DATASET CONTENT section start

==> src/rtl/fws_pkg.sv <==
package fws_pkg;

  typedef enum logic [1:0] {
    ST_IDLE    = 2'd0,
    ST_COLLECT = 2'd1,
    ST_PROG    = 2'd2
  } seq_state_t;

  localparam logic [1:0] SEL_DATA    = 2'd0;
  localparam logic [1:0] SEL_CTRL    = 2'd1;
  localparam logic [1:0] SEL_ADDR_LO = 2'd2;
  localparam logic [1:0] SEL_ADDR_HI = 2'd3;

  localparam int CTRL_WEN_BIT    = 0;
  localparam int CTRL_SWBUSY_BIT = 1;
  localparam int CTRL_BUSY_BIT   = 2;

endpackage
===== src/rtl/hbe_frame_tx.sv =====
module hbe_frame_tx
  import hbe_pkg::*;
#(
  parameter int DATA_BITS    = 8,
  parameter int CLK_DIV      = 2,
  parameter int SETTLE_TICKS = 32,
  parameter int HALF_TICKS   = 4,
  parameter int TAIL_TICKS   = 4
) (
  input  logic               clk_i,
  input  logic               rst_ni,
  input  logic               word_valid_i,
  input  logic [DATA_BITS:0] word_data_i,
  output logic               word_ready_o,
  output logic               line_data_o,
  output logic               drv_en_o,
  output logic               busy_o
);
  localparam int IDX_W = (DATA_BITS > 1) ? $clog2(DATA_BITS) : 1;

  phase_e             phase;
  logic               second_half;
  logic [IDX_W-1:0]   bit_idx;
  logic               tick;
  logic               accept;
  logic               active;
  logic [DATA_BITS:0] word_q;

  assign active = (phase != PH_IDLE);
  assign accept = word_valid_i && !active;

  always_ff @(posedge clk_i or negedge rst_ni) begin
    if (!rst_ni)     word_q <= '0;
    else if (accept) word_q <= word_data_i;
  end

  hbe_tick_gen #(.CLK_DIV(CLK_DIV)) u_tick (
    .clk_i  (clk_i),
    .rst_ni (rst_ni),
    .run_i  (active),
    .tick_o (tick)
  );

  hbe_seq #(
    .DATA_BITS    (DATA_BITS),
    .SETTLE_TICKS (SETTLE_TICKS),
    .HALF_TICKS   (HALF_TICKS),
    .TAIL_TICKS   (TAIL_TICKS)
  ) u_seq (
    .clk_i         (clk_i),
    .rst_ni        (rst_ni),
    .start_i       (accept),
    .tick_i        (tick),
    .phase_o       (phase),
    .second_half_o (second_half),
    .bit_idx_o     (bit_idx)
  );

  hbe_sym_enc #(.DATA_BITS(DATA_BITS)) u_enc (
    .phase_i       (phase),
    .second_half_i (second_half),
    .bit_idx_i     (bit_idx),
    .word_i        (word_q),
    .level_o       (line_data_o)
  );

  assign drv_en_o     = active;
  assign busy_o       = active;
  assign word_ready_o = !active;
endmodule


===== config.mk =====
export PLATFORM = sky130hd
export DESIGN_NAME = hbe_frame_tx
export DESIGN_NICKNAME = d
export VERILOG_FILES = /design/src/rtl/hbe_pkg.sv /design/src/rtl/hbe_tick_gen.sv /design/src/rtl/hbe_seq.sv /design/src/rtl/hbe_sym_enc.sv /design/src/rtl/hbe_frame_tx.sv
export SDC_FILE = /design/constraint.sdc
export NUM_CORES = 1
export LEC_CHECK = 0
export BUFFER_PORTS_ARGS = -buffer_cell sky130_fd_sc_hd__buf_2
export CELL_PAD_IN_SITES_DETAIL_PLACEMENT = 0
export CELL_PAD_IN_SITES_GLOBAL_PLACEMENT = 1
export CORE_AREA = 2 2 60 62
export DETAILED_ROUTE_END_ITERATION = 7
export DIE_AREA = 0 0 62 64
export GPL_TIMING_DRIVEN = 0
export PLACE_DENSITY_LB_ADDON = 0.1
export SYNTH_ARGS = -nofsm -noshare
export SYNTH_HDL_FRONTEND = slang
export SYNTH_HIERARCHICAL = 1
export SYNTH_SLANG_ARGS = --single-unit

===== constraint.sdc =====
create_clock -name clk_i -period 2.36 [get_ports clk_i]
set_input_delay 0.236 -clock clk_i [delete_from_list [all_inputs] [get_ports clk_i]]
set_output_delay 0.236 -clock clk_i [all_outputs]
set_load 0.1 [all_outputs]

DATASET CONTENT section end

YOUR ASSIGNMENT » Your task is to restate, word for word, only those lines above that fall between the line holding "export DESIGN_NICKNAME = d" and the line holding "export SYNTH_HDL_FRONTEND = slang", inclusive.

RESULT OF THIS TASK »
export DESIGN_NICKNAME = d
export VERILOG_FILES = /design/src/rtl/hbe_pkg.sv /design/src/rtl/hbe_tick_gen.sv /design/src/rtl/hbe_seq.sv /design/src/rtl/hbe_sym_enc.sv /design/src/rtl/hbe_frame_tx.sv
export SDC_FILE = /design/constraint.sdc
export NUM_CORES = 1
export LEC_CHECK = 0
export BUFFER_PORTS_ARGS = -buffer_cell sky130_fd_sc_hd__buf_2
export CELL_PAD_IN_SITES_DETAIL_PLACEMENT = 0
export CELL_PAD_IN_SITES_GLOBAL_PLACEMENT = 1
export CORE_AREA = 2 2 60 62
export DETAILED_ROUTE_END_ITERATION = 7
export DIE_AREA = 0 0 62 64
export GPL_TIMING_DRIVEN = 0
export PLACE_DENSITY_LB_ADDON = 0.1
export SYNTH_ARGS = -nofsm -noshare
export SYNTH_HDL_FRONTEND = slang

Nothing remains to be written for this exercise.